▸ **Problem description**
If a line in the records below contains the word "FILL", copy it out.
(Beginning of Data records)
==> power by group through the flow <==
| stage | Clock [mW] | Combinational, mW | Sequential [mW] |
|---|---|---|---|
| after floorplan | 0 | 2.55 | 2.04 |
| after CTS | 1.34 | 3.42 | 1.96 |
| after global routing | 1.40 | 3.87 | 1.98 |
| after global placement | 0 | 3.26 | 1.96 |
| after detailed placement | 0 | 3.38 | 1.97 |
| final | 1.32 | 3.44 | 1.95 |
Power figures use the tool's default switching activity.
## src/rtl/n64_joybus_pkg.sv

```systemverilog
// Shared definitions for the N64 Joybus host: FSM state encoding, command
// byte constants, microsecond phase multipliers and the reply-length clamp.
package n64_joybus_pkg;

  typedef enum logic [2:0] {
    ST_IDLE,
    ST_TX_LOW,
    ST_TX_HIGH,
    ST_TX_STOP,
    ST_RX_WAIT,
    ST_RX_SAMPLE,
    ST_RX_END,
    ST_FINISH
  } state_t;

  localparam logic [7:0] CMD_INFO  = 8'h00;
  localparam logic [7:0] CMD_POLL  = 8'h01;
  localparam logic [7:0] CMD_RESET = 8'hFF;

  // Phase lengths in microseconds
  localparam int unsigned TX_LONG_US  = 3;
  localparam int unsigned TX_SHORT_US = 1;
  localparam int unsigned SAMPLE_US   = 2;
  localparam int unsigned STOP_US     = 1;

  localparam int unsigned MAX_RX_BYTES = 4;

  // Reply lengths above four bytes behave as four
  function automatic logic [2:0] clamp_nbytes(input logic [2:0] n);
    return (n > 3'(MAX_RX_BYTES)) ? 3'(MAX_RX_BYTES) : n;
  endfunction

endpackage

```

## src/rtl/n64_line_sampler.sv

```systemverilog
// Controller line conditioning: 2-flop synchroniser, optional 3-sample
// glitch filter, and registered falling-edge detect.
// Ports: clk, rst (sync, active high), data_in (async raw line),
//        line (conditioned level), fall (one-cycle falling-edge pulse).
// Macro N64_HOST_GLITCH_FILTER_EN enables the glitch filter (+2 cycles).
module n64_line_sampler (
  input  logic clk,
  input  logic rst,
  input  logic data_in,
  output logic line,
  output logic fall
);

  logic sync1;
  logic sync2;
  logic level_c;
  logic level_prev;

  // Synchroniser; idle line is high (pull-up)
  always_ff @(posedge clk) begin
    if (rst) begin
      sync1 <= 1'b1;
      sync2 <= 1'b1;
    end else begin
      sync1 <= data_in;
      sync2 <= sync1;
    end
  end

`ifdef N64_HOST_GLITCH_FILTER_EN
  logic hist1;
  logic hist2;
  logic level_q;

  // Accept a new level only once three consecutive samples agree
  always_ff @(posedge clk) begin
    if (rst) begin
      hist1   <= 1'b1;
      hist2   <= 1'b1;
      level_q <= 1'b1;
    end else begin
      hist1   <= sync2;
      hist2   <= hist1;
      level_q <= level_c;
    end
  end

  assign level_c = ((sync2 == hist1) && (hist1 == hist2)) ? sync2 : level_q;
`else
  assign level_c = sync2;
`endif

  assign line = level_c;

  // Falling-edge detect
  always_ff @(posedge clk) begin
    if (rst) begin
      level_prev <= 1'b1;
      fall       <= 1'b0;
    end else begin
      level_prev <= level_c;
      fall       <= level_prev & ~level_c;
    end
  end

endmodule

```

## src/rtl/n64_joybus_host.sv

```systemverilog
// Console-side Joybus initiator: sends one command byte on the open-drain
// controller line, then decodes a 0-4 byte reply into RSP_DATA.
// Parameters: CLKS_PER_US (fabric cycles per us, >= 4), TIMEOUT_US.
// Ports: FAB_CLK, RESET (sync, active high), START/CMD/RX_NBYTES request,
//        DATA_IN raw line, DATA_OE (1 = pull low), BUSY, DONE/TIMEOUT pulses,
//        RSP_DATA (right-aligned reply), RSP_VALID.
// Macro N64_HOST_GLITCH_FILTER_EN (in n64_line_sampler) filters short glitches.
module n64_joybus_host
  import n64_joybus_pkg::*;
#(
  parameter int unsigned CLKS_PER_US = 100,
  parameter int unsigned TIMEOUT_US  = 100
) (
  input  logic        FAB_CLK,
  input  logic        RESET,
  input  logic        START,
  input  logic [7:0]  CMD,
  input  logic [2:0]  RX_NBYTES,
  input  logic        DATA_IN,
  output logic        DATA_OE,
  output logic        BUSY,
  output logic        DONE,
  output logic        TIMEOUT,
  output logic [31:0] RSP_DATA,
  output logic        RSP_VALID
);

  localparam int unsigned TO_CYCLES   = TIMEOUT_US * CLKS_PER_US;
  localparam int unsigned LONG_CYCLES = TX_LONG_US * CLKS_PER_US;
  localparam int unsigned CNT_MAX     = (TO_CYCLES > LONG_CYCLES) ? TO_CYCLES : LONG_CYCLES;
  localparam int unsigned CNT_W       = $clog2(CNT_MAX + 1);

  localparam logic [CNT_W-1:0] LONG_LAST   = CNT_W'(LONG_CYCLES - 1);
  localparam logic [CNT_W-1:0] SHORT_LAST  = CNT_W'(TX_SHORT_US * CLKS_PER_US - 1);
  localparam logic [CNT_W-1:0] STOP_LAST   = CNT_W'(STOP_US * CLKS_PER_US - 1);
  localparam logic [CNT_W-1:0] SAMPLE_LAST = CNT_W'(SAMPLE_US * CLKS_PER_US - 1);
  localparam logic [CNT_W-1:0] TO_LAST     = CNT_W'(TO_CYCLES - 1);

  state_t           state_q, state_d;
  logic [CNT_W-1:0] cnt_q, cnt_d;
  logic [2:0]       bit_q, bit_d;
  logic [7:0]       cmd_q, cmd_d;
  logic [2:0]       nbytes_q, nbytes_d;
  logic [5:0]       rx_bits_q, rx_bits_d;
  logic             seen_q, seen_d;
  logic [31:0]      rsp_data_d;
  logic             rsp_valid_d;
  logic             timeout_d;
  logic             done_d;
  logic             busy_d;
  logic             oe_d;
  logic             tx_bit_c;
  logic             line;
  logic             fall;

  n64_line_sampler u_sampler (
    .clk     (FAB_CLK),
    .rst     (RESET),
    .data_in (DATA_IN),
    .line    (line),
    .fall    (fall)
  );

  // State and output registers
  always_ff @(posedge FAB_CLK) begin
    if (RESET) begin
      state_q   <= ST_IDLE;
      cnt_q     <= '0;
      bit_q     <= '0;
      cmd_q     <= '0;
      nbytes_q  <= '0;
      rx_bits_q <= '0;
      seen_q    <= 1'b0;
      DATA_OE   <= 1'b0;
      BUSY      <= 1'b0;
      DONE      <= 1'b0;
      TIMEOUT   <= 1'b0;
      RSP_DATA  <= '0;
      RSP_VALID <= 1'b0;
    end else begin
      state_q   <= state_d;
      cnt_q     <= cnt_d;
      bit_q     <= bit_d;
      cmd_q     <= cmd_d;
      nbytes_q  <= nbytes_d;
      rx_bits_q <= rx_bits_d;
      seen_q    <= seen_d;
      DATA_OE   <= oe_d;
      BUSY      <= busy_d;
      DONE      <= done_d;
      TIMEOUT   <= timeout_d;
      RSP_DATA  <= rsp_data_d;
      RSP_VALID <= rsp_valid_d;
    end
  end

  // Next-state and next-output logic
  always_comb begin
    state_d     = state_q;
    cnt_d       = cnt_q + 1'b1;
    bit_d       = bit_q;
    cmd_d       = cmd_q;
    nbytes_d    = nbytes_q;
    rx_bits_d   = rx_bits_q;
    seen_d      = seen_q;
    rsp_data_d  = RSP_DATA;
    rsp_valid_d = RSP_VALID;
    timeout_d   = 1'b0;
    tx_bit_c    = cmd_q[bit_q];

    unique case (state_q)
      ST_IDLE: begin
        // The cycle carrying a TIMEOUT pulse still counts as the end of the
        // previous transaction, so START is not accepted in it.
        if (START && !TIMEOUT) begin
          state_d     = ST_TX_LOW;
          cmd_d       = CMD;
          nbytes_d    = clamp_nbytes(RX_NBYTES);
          bit_d       = 3'd7;
          rsp_data_d  = '0;
          rsp_valid_d = 1'b0;
        end
      end
      ST_TX_LOW: begin
        if (cnt_q == (tx_bit_c ? SHORT_LAST : LONG_LAST)) begin
          state_d = ST_TX_HIGH;
        end
      end
      ST_TX_HIGH: begin
        if (cnt_q == (tx_bit_c ? LONG_LAST : SHORT_LAST)) begin
          if (bit_q == 3'd0) begin
            state_d = ST_TX_STOP;
          end else begin
            bit_d   = bit_q - 3'd1;
            state_d = ST_TX_LOW;
          end
        end
      end
      ST_TX_STOP: begin
        if (cnt_q == STOP_LAST) begin
          rx_bits_d = '0;
          seen_d    = 1'b0;
          state_d   = (nbytes_q == 3'd0) ? ST_FINISH : ST_RX_WAIT;
        end
      end
      ST_RX_WAIT: begin
        if (fall) begin
          state_d = ST_RX_SAMPLE;
        end else if (cnt_q == TO_LAST) begin
          timeout_d   = 1'b1;
          rsp_valid_d = 1'b0;
          state_d     = ST_IDLE;
        end
      end
      ST_RX_SAMPLE: begin
        // Sample mid-bit: a '1' has returned high by now, a '0' is still low
        if (cnt_q == SAMPLE_LAST) begin
          rsp_data_d = {RSP_DATA[30:0], line};
          rx_bits_d  = rx_bits_q + 1'b1;
          state_d    = (rx_bits_d == {nbytes_q, 3'b000}) ? ST_RX_END : ST_RX_WAIT;
        end
      end
      ST_RX_END: begin
        // Stop bit: a falling edge followed by the line returning high
        if (seen_q && line) begin
          rsp_valid_d = 1'b1;
          state_d     = ST_FINISH;
        end else if (cnt_q == TO_LAST) begin
          timeout_d   = 1'b1;
          rsp_valid_d = 1'b0;
          state_d     = ST_IDLE;
        end else if (fall) begin
          seen_d = 1'b1;
        end
      end
      ST_FINISH: begin
        state_d = ST_IDLE;
      end
      default: begin
        state_d = ST_IDLE;
      end
    endcase

    // Every state times itself from its own entry
    if (state_d != state_q) begin
      cnt_d = '0;
    end

    // FINISH is the DONE cycle, already outside the busy window
    oe_d   = (state_d == ST_TX_LOW) || (state_d == ST_TX_STOP);
    done_d = (state_d == ST_FINISH);
    busy_d = (state_d != ST_IDLE) && (state_d != ST_FINISH);
  end

endmodule

```
--- src/rtl/pack_rq0_stream_ctrl.sv ---
// rtl/pack_rq0_stream_ctrl.sv - packs coefficients 0..N-2 of an Rq polynomial into a byte stream
// Optional feature macro: PACK_RQ_ABORT_EN (adds the abort input)
module pack_rq0_stream_ctrl #(
  parameter int N      = 701,
  parameter int COEF_W = 13,
  parameter int ADDR_W = 10,
  parameter int NBYTES = 1138
) (
  input  logic              clk,
  input  logic              rst,
  input  logic              start,
`ifdef PACK_RQ_ABORT_EN
  input  logic              abort,
`endif
  output logic              busy,
  output logic              done,
  output logic              coef_rd_en,
  output logic [ADDR_W-1:0] coef_addr,
  input  logic [COEF_W-1:0] coef_rdata,
  output logic [7:0]        byte_data,
  output logic              byte_valid,
  input  logic              byte_ready,
  output logic              byte_last
);

  localparam int BUF_W = COEF_W + 7;
  localparam int CNT_W = $clog2(BUF_W + 1);
  localparam int BC_W  = $clog2(NBYTES);
  localparam logic [ADDR_W-1:0] LAST_ADDR = ADDR_W'(N - 2);

  typedef enum logic [2:0] {IDLE, FILL, EMIT, FLUSH, DONE} state_t;

  state_t            state;
  logic [BUF_W-1:0]  bit_buf;
  logic [CNT_W-1:0]  cnt;
  logic              land;
  logic              reads_done;
  logic [BC_W-1:0]   byte_cnt;

  logic              active;
  logic              abort_req;
  logic              hs;
  logic [CNT_W-1:0]  cnt_pop;
  logic [BUF_W-1:0]  buf_pop;
  logic [CNT_W-1:0]  cnt_new;
  logic [BUF_W-1:0]  buf_new;
  logic [BC_W-1:0]   byte_cnt_new;
  logic              all_in;

`ifdef PACK_RQ_ABORT_EN
  assign abort_req = abort;
`else
  assign abort_req = 1'b0;
`endif

  function automatic logic [7:0] rev8(input logic [7:0] v);
    logic [7:0] r;
    for (int i = 0; i < 8; i++) r[i] = v[7-i];
    return r;
  endfunction

  assign active = (state == FILL) || (state == EMIT) || (state == FLUSH);
  assign hs     = byte_valid & byte_ready;

  // The flush byte holds fewer than 8 valid bits, so popping it empties the buffer.
  assign cnt_pop = hs ? ((cnt > CNT_W'(8)) ? cnt - CNT_W'(8) : '0) : cnt;
  assign buf_pop = hs ? (bit_buf >> 8) : bit_buf;
  assign cnt_new = cnt_pop + (land ? CNT_W'(COEF_W) : '0);
  assign buf_new = buf_pop | (land ? (BUF_W'(coef_rdata) << cnt_pop) : '0);
  assign byte_cnt_new = byte_cnt + BC_W'(hs);

  // One read in flight at most; landing with fewer than 8 bits keeps 7+13 within the buffer.
  assign coef_rd_en = active && !abort_req && !land && !reads_done && (cnt_pop < CNT_W'(8));
  assign all_in     = reads_done && !coef_rd_en;

  always_ff @(posedge clk) begin
    if (rst) begin
      state      <= IDLE;
      busy       <= 1'b0;
      done       <= 1'b0;
      coef_addr  <= '0;
      byte_data  <= '0;
      byte_valid <= 1'b0;
      byte_last  <= 1'b0;
      bit_buf    <= '0;
      cnt        <= '0;
      land       <= 1'b0;
      reads_done <= 1'b0;
      byte_cnt   <= '0;
    end else if (active && abort_req) begin
      state      <= IDLE;
      busy       <= 1'b0;
      byte_valid <= 1'b0;
      byte_last  <= 1'b0;
      bit_buf    <= '0;
      cnt        <= '0;
      land       <= 1'b0;
    end else begin
      case (state)
        IDLE, DONE: begin
          done <= 1'b0;
          if (start) begin
            state      <= FILL;
            busy       <= 1'b1;
            coef_addr  <= '0;
            bit_buf    <= '0;
            cnt        <= '0;
            land       <= 1'b0;
            reads_done <= 1'b0;
            byte_cnt   <= '0;
            byte_valid <= 1'b0;
            byte_last  <= 1'b0;
          end else begin
            state <= IDLE;
          end
        end
        default: begin
          land     <= coef_rd_en;
          bit_buf  <= buf_new;
          cnt      <= cnt_new;
          byte_cnt <= byte_cnt_new;
          if (coef_rd_en) begin
            if (coef_addr == LAST_ADDR) reads_done <= 1'b1;
            else                        coef_addr  <= coef_addr + 1'b1;
          end
          byte_data <= rev8(buf_new[7:0]);
          if (cnt_new >= CNT_W'(8)) begin
            state      <= EMIT;
            byte_valid <= 1'b1;
            byte_last  <= (byte_cnt_new == BC_W'(NBYTES - 1));
          end else if (all_in && (cnt_new != '0)) begin
            state      <= FLUSH;
            byte_valid <= 1'b1;
            byte_last  <= (byte_cnt_new == BC_W'(NBYTES - 1));
          end else if (all_in) begin
            state      <= DONE;
            byte_valid <= 1'b0;
            byte_last  <= 1'b0;
            byte_data  <= '0;
            busy       <= 1'b0;
            done       <= 1'b1;
          end else begin
            state      <= FILL;
            byte_valid <= 1'b0;
            byte_last  <= 1'b0;
          end
        end
      endcase
    end
  end

endmodule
(End of Data records)
▸ **Exercise output**
  typedef enum logic [2:0] {IDLE, FILL, EMIT, FLUSH, DONE} state_t;
  assign active = (state == FILL) || (state == EMIT) || (state == FLUSH);
            state      <= FILL;
            state      <= FILL;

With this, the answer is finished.